Note de la Presse : 3.2/5
Note des spectateurs : 3.7/5

Synopsis :
Argentine 1979. Juan, 12 ans, et sa famille reviennent à Buenos Aires sous une fausse identité après des années d’exil. Les parents de Juan et son oncle Beto sont membres de l’organisation Montoneros, en lutte contre la junte militaire au pouvoir qui les traque sans relâche. Pour tous ses amis à l’école et pour Maria dont il est amoureux, Juan se prénomme Ernesto. Il ne doit pas l’oublier, le moindre écart peut être fatal à toute sa famille. C’est une histoire de clandestinité, de militantisme et d’amour. L’histoire d’une enfance clandestine

-  "L’esprit de 45" (The Spirit of 45) Réalisé par :Ken Loach - Documentaire- Durée : 1h34min - Pays de production : Grande-Bretagne - Année de production : 2013

Critique : Premiere - Isabelle Danel (3/4) - Ken Loach est résolument de gauche. La plupart du temps, ses documentaires (Which Side Are You On ?, 1985, sur la grève des mineurs) comme ses fictions (It’s a Free World !, 2007, sur l’exploitation des sans-papiers) exposent, analysent et dénoncent des faits de société. Ici, il revient sur la politique de nationalisations mise en place par le gouvernement travailliste du Premier ministre Clement Attlee, qui fut au pouvoir de 1945 à 1951. Pour réveiller ses contemporains, rappelant aux oublieux et apprenant aux plus jeunes que le socialisme eut cours en Grande-Bretagne, il y met une énergie univoque et un peu de mauvaise foi (une trentaine d’années sont éludées pour pointer la seule responsabilité de Margaret Thatcher dans le déclin du pays). Mais Loach, cinéaste avant toute chose, exhume aussi des images d’actualités d’une beauté et d’une qualité inouïes.

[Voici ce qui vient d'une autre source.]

===== src/rtl/ula_banco_operandos_pkg.sv =====
// Shared types for the ULA operand/result stage: default width, command opcodes, FSM states.
package ula_pkg;

   localparam int unsigned W_DEF = 32;

   typedef enum logic [1:0] {
      OP_LOAD = 2'b00,
      OP_ALU  = 2'b01,
      OP_READ = 2'b10,
      OP_RSV  = 2'b11
   } op_e;

   typedef enum logic [1:0] {
      StIdle = 2'b00,
      StExec = 2'b01,
      StResp = 2'b10
   } state_e;

endpackage


===== src/rtl/ula_banco_operandos_regs.sv =====
// NREG x W register bank: two asynchronous read ports, one synchronous write port,
// asynchronous active-low clear.
module ula_banco_regs #(
   parameter int unsigned W    = 32,
   parameter int unsigned NREG = 8,
   localparam int unsigned AW  = $clog2(NREG)
) (
   input  logic          i_clk,
   input  logic          i_rst_n,
   input  logic          i_we,
   input  logic [AW-1:0] i_waddr,
   input  logic [W-1:0]  i_wdata,
   input  logic [AW-1:0] i_raddr_a,
   output logic [W-1:0]  o_rdata_a,
   input  logic [AW-1:0] i_raddr_b,
   output logic [W-1:0]  o_rdata_b
);

   logic [W-1:0] r_mem [NREG];

   always_ff @(posedge i_clk or negedge i_rst_n) begin
      if (!i_rst_n) begin
         for (int i = 0; i < NREG; i++) begin
            r_mem[i] <= '0;
         end
      end else if (i_we) begin
         r_mem[i_waddr] <= i_wdata;
      end
   end

   assign o_rdata_a = r_mem[i_raddr_a];
   assign o_rdata_b = r_mem[i_raddr_b];

endmodule


===== src/rtl/ula_banco_operandos.sv =====
// Operand-supply and result-capture stage around an external ULA: command handshake in,
// registered operands out, ULA result written back to the bank and returned as a response.
module ula_banco_operandos
   import ula_pkg::*;
#(
   parameter int unsigned W    = W_DEF,
   parameter int unsigned NREG = 8,
   localparam int unsigned AW  = $clog2(NREG)
) (
   input  logic          i_clk,
   input  logic          i_rst_n,
   input  logic          i_cmd_valid,
   output logic          o_cmd_ready,
   input  logic [1:0]    i_cmd_op,
   input  logic [2:0]    i_cmd_func,
   input  logic [AW-1:0] i_cmd_rd,
   input  logic [AW-1:0] i_cmd_ra,
   input  logic [AW-1:0] i_cmd_rb,
   input  logic [W-1:0]  i_cmd_imm,
   output logic [W-1:0]  o_ula_a,
   output logic [W-1:0]  o_ula_b,
   output logic [2:0]    o_ula_func,
   input  logic [W-1:0]  i_ula_r,
   input  logic          i_ula_v,
   output logic          o_rsp_valid,
   input  logic          i_rsp_ready,
   output logic [W-1:0]  o_rsp_data,
   output logic          o_rsp_v,
   output logic          o_rsp_err
);

   state_e        r_state;
   logic [W-1:0]  r_ula_a;
   logic [W-1:0]  r_ula_b;
   logic [2:0]    r_ula_func;
   logic [AW-1:0] r_rd;
   logic          r_rsp_valid;
   logic [W-1:0]  r_rsp_data;
   logic          r_rsp_v;
   logic          r_rsp_err;

   op_e           w_op;
   logic          w_accept;
   logic          w_we;
   logic [AW-1:0] w_waddr;
   logic [W-1:0]  w_wdata;
   logic [W-1:0]  w_rdata_a;
   logic [W-1:0]  w_rdata_b;

   assign w_op     = op_e'(i_cmd_op);
   assign w_accept = (r_state == StIdle) && i_cmd_valid;

   // Only two writers: LOAD on its accept edge, ALU result on the EXEC edge.
   assign w_we    = (w_accept && (w_op == OP_LOAD)) || (r_state == StExec);
   assign w_waddr = (r_state == StExec) ? r_rd : i_cmd_rd;
   assign w_wdata = (r_state == StExec) ? i_ula_r : i_cmd_imm;

   ula_banco_regs #(
      .W    (W),
      .NREG (NREG)
   ) u_regs (
      .i_clk     (i_clk),
      .i_rst_n   (i_rst_n),
      .i_we      (w_we),
      .i_waddr   (w_waddr),
      .i_wdata   (w_wdata),
      .i_raddr_a (i_cmd_ra),
      .o_rdata_a (w_rdata_a),
      .i_raddr_b (i_cmd_rb),
      .o_rdata_b (w_rdata_b)
   );

   always_ff @(posedge i_clk or negedge i_rst_n) begin
      if (!i_rst_n) begin
         r_state     <= StIdle;
         r_ula_a     <= '0;
         r_ula_b     <= '0;
         r_ula_func  <= '0;
         r_rd        <= '0;
         r_rsp_valid <= 1'b0;
         r_rsp_data  <= '0;
         r_rsp_v     <= 1'b0;
         r_rsp_err   <= 1'b0;
      end else begin
         unique case (r_state)
            StIdle: begin
               if (i_cmd_valid) begin
                  case (w_op)
                     OP_ALU: begin
                        r_ula_a    <= w_rdata_a;
                        r_ula_b    <= w_rdata_b;
                        r_ula_func <= i_cmd_func;
                        r_rd       <= i_cmd_rd;
                        r_state    <= StExec;
                     end
                     OP_LOAD: begin
                        r_rsp_data  <= i_cmd_imm;
                        r_rsp_v     <= 1'b0;
                        r_rsp_err   <= 1'b0;
                        r_rsp_valid <= 1'b1;
                        r_state     <= StResp;
                     end
                     OP_READ: begin
                        r_rsp_data  <= w_rdata_a;
                        r_rsp_v     <= 1'b0;
                        r_rsp_err   <= 1'b0;
                        r_rsp_valid <= 1'b1;
                        r_state     <= StResp;
                     end
                     default: begin
                        r_rsp_data  <= '0;
                        r_rsp_v     <= 1'b0;
                        r_rsp_err   <= 1'b1;
                        r_rsp_valid <= 1'b1;
                        r_state     <= StResp;
                     end
                  endcase
               end
            end
            StExec: begin
               // ULA has had the whole EXEC cycle to settle on the latched operands.
               r_rsp_data  <= i_ula_r;
               r_rsp_v     <= i_ula_v;
               r_rsp_err   <= 1'b0;
               r_rsp_valid <= 1'b1;
               r_state     <= StResp;
            end
            StResp: begin
               if (i_rsp_ready) begin
                  r_rsp_valid <= 1'b0;
                  r_state     <= StIdle;
               end
            end
            default: r_state <= StIdle;
         endcase
      end
   end

   assign o_cmd_ready = (r_state == StIdle);
   assign o_ula_a     = r_ula_a;
   assign o_ula_b     = r_ula_b;
   assign o_ula_func  = r_ula_func;
   assign o_rsp_valid = r_rsp_valid;
   assign o_rsp_data  = r_rsp_data;
   assign o_rsp_v     = r_rsp_v;
   assign o_rsp_err   = r_rsp_err;

endmodule


===== config.mk =====
export PLATFORM = sky130hd
export DESIGN_NAME = ula_banco_operandos
export DESIGN_NICKNAME = d
export VERILOG_FILES = /design/src/rtl/ula_banco_operandos_pkg.sv /design/src/rtl/ula_banco_operandos_regs.sv /design/src/rtl/ula_banco_operandos.sv
export SDC_FILE = /design/constraint.sdc
export NUM_CORES = 1
export LEC_CHECK = 0
export CORE_UTILIZATION = 58
export CTS_CLUSTER_SIZE = 30
export DETAILED_ROUTE_END_ITERATION = 10
export HOLD_SLACK_MARGIN = 0.02
export PLACE_DENSITY_LB_ADDON = 0.1
export SYNTH_ARGS = -nofsm -noshare
export SYNTH_HDL_FRONTEND = slang
export SYNTH_HIERARCHICAL = 1
export SYNTH_SLANG_ARGS = --single-unit
export TNS_END_PERCENT = 1

===== constraint.sdc =====
create_clock -name i_clk -period 2.8 [get_ports i_clk]
set_input_delay 0.28 -clock i_clk [delete_from_list [all_inputs] [get_ports i_clk]]
set_output_delay 0.28 -clock i_clk [all_outputs]
set_load 0.01 [all_outputs]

Et enregistre pour toujours les visages et les voix uniques de mineurs, de dockers ou d’infirmières de 80 printemps appelés à disparaître.

Note Presse : 3.7/5
Note du public : 3.0/5

Synopsis : L’année 1945 a marqué un tournant dans l’histoire de la Grande-Bretagne. L’unité de son peuple pendant les combats de 1939-1945, et le souvenir douloureux de l’entre-deux-guerres ont conduit à l’émergence d’un nouvel idéal social. La fraternité est ainsi devenue le mot d’ordre de cette époque. Pour former la trame narrative éminemment sociopolitique de son film, le réalisateur Ken Loach a eu recours à des séquences vidéo provenant d’archives régionales et nationales britanniques, à des enregistrements sonores et à des témoignages contemporains. L’esprit de 45 entend mettre en lumière et rendre hommage à un moment clé de l’histoire du Royaume-Uni, marqué par un sentiment de solidarité sans précédent dont l’impact a été significatif pendant de nombreuses années, et qui risque pourtant d’être redécouvert aujourd’hui.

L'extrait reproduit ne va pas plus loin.